Repeat the lines of the data exactly, from the first one through the one that contains "assign y = (~na".

• _DATA SECTION_:
• • • • •

From an optimization exercise on the open Yosys and OpenROAD flow, aimed at small area; shortcuts taken in it are not production practice.
The RTL was checked by simulation tests, not by an equivalence proof against the original design.
Power and IR drop assume default switching activity.

==> design/flow/design.v <==
module spi_crc_bit (
    input  wire init,
    input  wire ld,
    input  wire hold,
    input  wire prev,
    input  wire self,
    input  wire poly,
    input  wire fb,
    output wire d
);
assign d = init | (ld & (prev ^ (poly & fb))) | (hold & self);
endmodule
module spi_ao3 (
    input  wire a, sa,
    input  wire b, sb,
    input  wire c, sc,
    output wire y
);
assign y = (a & sa) | (b & sb) | (c & sc);
endmodule
module spi_ao4 (
    input  wire a, sa,
    input  wire b, sb,
    input  wire c, sc,
    input  wire d, sd,
    output wire y
);
assign y = (a & sa) | (b & sb) | (c & sc) | (d & sd);
endmodule
module spi_ao5 (
    input  wire a, sa,
    input  wire b, sb,
    input  wire c, sc,
    input  wire d, sd,
    input  wire e, se,
    output wire y
);
assign y = (a & sa) | (b & sb) | (c & sc) | (d & sd) | (e & se);
endmodule
module spi_rx_sel (
    input  wire na, nsa,
    input  wire nb, nsb,
    input  wire c, sc,
    output wire y
);
assign y = (~na & ~nsa) | (~nb & ~nsb) | (c & sc);
endmodule
module spi_trx (
    input  wire        clk,
    input  wire        rst_n,
    input  wire [1:0]  df,
    input  wire [12:0] spi_tnum_max,
    input  wire        lsbf,
    input  wire        crc_en,
    input  wire        rxonly,
    input  wire [31:0] crc_poly,
    input  wire [31:0] spi_tx_data,
    output reg  [31:0] tx_crc_data_out,
    output wire        tx_start,
    output wire        tx_num_max_en,
    output reg         tx_crc_en,
    output wire        shift_out,
    input  wire        shift_in,
    output reg  [31:0] rx_crc_data_out,
    output reg  [31:0] spi_rx_data,
    output reg         rx_num_max_en,
    output reg         rx_crc_en,
    output wire        rx_busy
);
genvar g;
wire w8  = (df == 2'b00);
wire w16 = (df == 2'b01);
wire w32 = df[1];
reg  [4:0] cnt;
wire       cnt0 = (cnt == 5'd0);
wire       last = (&cnt[2:0]) & (w8 | (cnt[3] & (w16 | cnt[4])));
wire [4:0] cnt_c = {&cnt[3:0], &cnt[2:0], &cnt[1:0], cnt[0], 1'b1};
wire [4:0] cnt_inc = cnt ^ cnt_c;
wire [4:0] cnt_nx = {cnt_inc[4] & w32, cnt_inc[3] & ~w8, cnt_inc[2:0]};
always @(posedge clk or negedge rst_n) begin
    if (!rst_n)
        cnt <= 5'd0;
    else
        cnt <= cnt_nx;
end
assign rx_busy  = ~cnt0;
assign tx_start = ~rxonly & (cnt == 5'd2);
wire tcnt0 = cnt0 | rxonly;
reg         started;
reg  [12:0] nrem;    
wire [12:0] rem = ~nrem;
wire        nclr = ~rxonly & ~crc_en;
wire        ninc = cnt0 & ~rx_num_max_en;
wire        rload = nclr | ~started;
wire        rdec = ninc & ~nclr;
wire [12:0] rsrc = rload ? spi_tnum_max : rem;
wire [13:0] rby;
wire [12:0] rem_pre;
assign rby[0] = rdec;
generate
    for (g = 0; g < 13; g = g + 1) begin : rem_bit
        assign rby[g + 1] = rby[g] & ~rsrc[g];
        assign rem_pre[g] = rsrc[g] ^ rby[g];
    end
endgenerate
always @(posedge clk or negedge rst_n) begin
    if (!rst_n)
        started <= 1'b0;
    else
        started <= 1'b1;
end
always @(posedge clk)
    nrem <= ~rem_pre;
wire max0 = (spi_tnum_max == 13'h0);
wire rx_max_pre = max0 | (rem_pre == 13'h0);
assign tx_num_max_en = rx_num_max_en & (~rxonly | max0);
wire rx_crc_pre = crc_en & ((rx_num_max_en & cnt0) | rx_crc_en);
wire tx_crc_pre = crc_en & ((tx_num_max_en & tcnt0) | tx_crc_en);
always @(posedge clk or negedge rst_n) begin
    if (!rst_n) begin
        rx_num_max_en <= 1'b0;
        rx_crc_en     <= 1'b0;
        tx_crc_en     <= 1'b0;
    end
    else begin
        rx_num_max_en <= rx_max_pre;
        rx_crc_en     <= rx_crc_pre;
        tx_crc_en     <= tx_crc_pre;
    end
end
wire [31:0] tsr;
wire        tx_on = ~rxonly;
wire        ld_c  = tx_on & cnt0 & crc_en & tx_num_max_en;
wire        ld_d  = tx_on & cnt0 & ~(crc_en & tx_num_max_en);
wire        sh_r  = tx_on & ~cnt0 & lsbf;
wire        sh_l  = tx_on & ~cnt0 & ~lsbf;
wire [31:0] tsr_pre;
generate
    for (g = 0; g < 32; g = g + 1) begin : tx_next
        if (g == 0)
            spi_ao3 u_sel (.a(tx_crc_data_out[g]), .sa(ld_c), .b(spi_tx_data[g]), .sb(ld_d),
                           .c(tsr[g + 1]), .sc(sh_r), .y(tsr_pre[g]));
        else if (g == 31)
            spi_ao3 u_sel (.a(tx_crc_data_out[g]), .sa(ld_c), .b(spi_tx_data[g]), .sb(ld_d),
                           .c(tsr[g - 1]), .sc(sh_l), .y(tsr_pre[g]));
        else
            spi_ao4 u_sel (.a(tx_crc_data_out[g]), .sa(ld_c), .b(spi_tx_data[g]), .sb(ld_d),
                           .c(tsr[g + 1]), .sc(sh_r), .d(tsr[g - 1]), .sd(sh_l), .y(tsr_pre[g]));
    end
endgenerate
reg [31:0] tsr_q;
assign tsr = tsr_q;
always @(posedge clk)
    tsr_q <= tsr_pre;
wire tx_bit = lsbf ? tsr_pre[0] : w8 ? tsr_pre[7] : w16 ? tsr_pre[15] : tsr_pre[31];
reg so;
always @(posedge clk or negedge rst_n) begin
    if (!rst_n)
        so <= 1'b0;
    else
        so <= tx_bit;
end
assign shift_out = so;
reg  [31:1] nrsr;
wire [31:0] ndin;
wire        nshift_in = ~shift_in;
assign ndin[31]    = nshift_in;
assign ndin[30:16] = nrsr[31:17];
assign ndin[15]    = (lsbf & w16) ? nshift_in : nrsr[16];
assign ndin[14:8]  = nrsr[15:9];
assign ndin[7]     = (lsbf & w8) ? nshift_in : nrsr[8];
assign ndin[6:0]   = nrsr[7:1];
always @(posedge clk)
    nrsr <= ndin[31:1];
wire [31:0] rdata;
wire n_l   = ~(last & lsbf);
wire n_l16 = ~(last & lsbf & ~w8);
wire n_l32 = ~(last & lsbf & w32);
wire n_m8  = ~(last & ~lsbf);
wire n_m16 = ~(last & ~lsbf & ~w8);
wire n_m32 = ~(last & ~lsbf & w32);
wire r_h   = ~last;
generate
    for (g = 0; g < 32; g = g + 1) begin : rx_next
        if (g < 8)
            spi_rx_sel u_sel (.na(ndin[g]), .nsa(n_l), .nb(ndin[31 - g]), .nsb(n_m8),
                              .c(spi_rx_data[g]), .sc(r_h), .y(rdata[g]));
        else if (g < 16)
            spi_rx_sel u_sel (.na(ndin[g]), .nsa(n_l16), .nb(ndin[31 - g]), .nsb(n_m16),
                              .c(spi_rx_data[g]), .sc(r_h), .y(rdata[g]));
        else
            spi_rx_sel u_sel (.na(ndin[g]), .nsa(n_l32), .nb(ndin[31 - g]), .nsb(n_m32),
                              .c(spi_rx_data[g]), .sc(r_h), .y(rdata[g]));
    end
endgenerate
always @(posedge clk or negedge rst_n) begin
    if (!rst_n)
        spi_rx_data <= 32'h0;
    else
        spi_rx_data <= rdata;
end
wire init    = ~crc_en;
wire tx_v    = crc_en & ~tx_crc_pre;
wire rx_v    = crc_en & ~rx_crc_pre;
wire [31:0] tx_ld = {{16{tx_v & w32}}, {8{tx_v & ~w8}}, {8{tx_v}}};
wire [31:0] rx_ld = {{16{rx_v & w32}}, {8{rx_v & ~w8}}, {8{rx_v}}};
wire tx_top = w8 ? tx_crc_data_out[7] : w16 ? tx_crc_data_out[15] : tx_crc_data_out[31];
wire rx_top = w8 ? rx_crc_data_out[7] : w16 ? rx_crc_data_out[15] : rx_crc_data_out[31];
wire tx_fb  = tx_top ^ tx_bit;
wire rx_fb  = rx_top ^ shift_in;
wire [31:0] tx_crc_nx, rx_crc_nx;
wire [31:0] tx_prev = {tx_crc_data_out[30:0], tx_bit};
wire [31:0] rx_prev = {rx_crc_data_out[30:0], shift_in};
generate
    for (g = 0; g < 32; g = g + 1) begin : crc_next
        spi_crc_bit u_tx (.init(init), .ld(tx_ld[g]), .hold(~tx_v), .prev(tx_prev[g]),
                          .self(tx_crc_data_out[g]), .poly(crc_poly[g]),
                          .fb(g == 0 ? tx_top : tx_fb), .d(tx_crc_nx[g]));
        spi_crc_bit u_rx (.init(init), .ld(rx_ld[g]), .hold(~rx_v), .prev(rx_prev[g]),
                          .self(rx_crc_data_out[g]), .poly(crc_poly[g]),
                          .fb(g == 0 ? rx_top : rx_fb), .d(rx_crc_nx[g]));
    end
endgenerate
always @(posedge clk or negedge rst_n) begin
    if (!rst_n) begin
        tx_crc_data_out <= 32'hffff_ffff;
        rx_crc_data_out <= 32'hffff_ffff;
    end
    else begin
        tx_crc_data_out <= tx_crc_nx;
        rx_crc_data_out <= rx_crc_nx;
    end
end
endmodule
==> design/flow/flow/run.sh <==
#!/bin/bash
# Standard ORFS flow with these layout choices changed:
#  - synthesis keeps the (combinational) submodules apart while ABC maps
#    them, then flattens as usual; all registers are in the top module, and
#    flip-flops are mapped before ABC runs, so the registers are the standard
#    synthesis's;
#  - ABC maps with an area-oriented script (flow/abc_area.script);
#  - ports are buffered with the smallest buffer, sky130_fd_sc_hd__buf_1;
#  - the clock tree uses small clock buffers and no dummy loads.
set -euo pipefail
W=$PWD
rm -rf "$W/scripts_area"
cp -r "$FLOW_HOME/scripts" "$W/scripts_area"
cp "$W/flow/abc_area.script" "$W/scripts_area/abc_area.script"
ARGS=(
  "SCRIPTS_DIR=$W/scripts_area"
  "ABC_AREA=1"
  "SYNTH_HIERARCHICAL=1"
  "SYNTH_MINIMUM_KEEP_SIZE=0"
  "BUFFER_PORTS_ARGS=-buffer_cell sky130_fd_sc_hd__buf_1"
  "CTS_ARGS=-sink_clustering_enable -repair_clock_nets -buf_list {sky130_fd_sc_hd__clkbuf_4 sky130_fd_sc_hd__clkbuf_8} -dont_use_dummy_load"
)
bash standard.sh "${ARGS[@]}" synth > "$W/synth.log" 2>&1
bash standard.sh "${ARGS[@]}" finish > "$W/layout.log" 2>&1
==> design/flow/flow/abc_area.script <==
strash
dch
amap
strash
dch
amap
strash
dch
amap
==> design/flow/standard.sh <==
#!/bin/bash
# synth_recipe.tcl (not shown) runs the flow's synth.tcl, then flattens the netlist and writes it again
# the make line also repeats each setting of config.mk as NAME=value (left out here)
make -C /OpenROAD-flow-scripts/flow DESIGN_CONFIG=/design/flow/config.mk WORK_HOME=/design/flow/orfs CLKGATE_MAP_FILE= SYNTH_SCRIPT=/design/flow/synth_recipe.tcl "${@:-finish}"
==> design/flow/config.mk <==
export PLATFORM = sky130hd
export DESIGN_NAME = spi_trx
export DESIGN_NICKNAME = spi_trx
export VERILOG_FILES = /design/flow/design.v
export SDC_FILE = /design/flow/constraint.sdc
export NUM_CORES = 4
export LEC_CHECK = 0
export CAP_MARGIN = 5
export CORE_MARGIN = 2
export CORE_UTILIZATION = 60
export SLEW_MARGIN = 5
==> design/flow/constraint.sdc <==
create_clock -name core_clock -period 5.0 [get_ports {clk}]
set_input_delay 1.0000 -clock core_clock [delete_from_list [all_inputs] [get_ports {clk}]]
set_output_delay 1.0000 -clock core_clock [all_outputs]
set_load 0.01 [all_outputs]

• • • • •

• _TASK RESULT_:
From an optimization exercise on the open Yosys and OpenROAD flow, aimed at small area; shortcuts taken in it are not production practice.
The RTL was checked by simulation tests, not by an equivalence proof against the original design.
Power and IR drop assume default switching activity.

==> design/flow/design.v <==
module spi_crc_bit (
    input  wire init,
    input  wire ld,
    input  wire hold,
    input  wire prev,
    input  wire self,
    input  wire poly,
    input  wire fb,
    output wire d
);
assign d = init | (ld & (prev ^ (poly & fb))) | (hold & self);
endmodule
module spi_ao3 (
    input  wire a, sa,
    input  wire b, sb,
    input  wire c, sc,
    output wire y
);
assign y = (a & sa) | (b & sb) | (c & sc);
endmodule
module spi_ao4 (
    input  wire a, sa,
    input  wire b, sb,
    input  wire c, sc,
    input  wire d, sd,
    output wire y
);
assign y = (a & sa) | (b & sb) | (c & sc) | (d & sd);
endmodule
module spi_ao5 (
    input  wire a, sa,
    input  wire b, sb,
    input  wire c, sc,
    input  wire d, sd,
    input  wire e, se,
    output wire y
);
assign y = (a & sa) | (b & sb) | (c & sc) | (d & sd) | (e & se);
endmodule
module spi_rx_sel (
    input  wire na, nsa,
    input  wire nb, nsb,
    input  wire c, sc,
    output wire y
);
assign y = (~na & ~nsa) | (~nb & ~nsb) | (c & sc);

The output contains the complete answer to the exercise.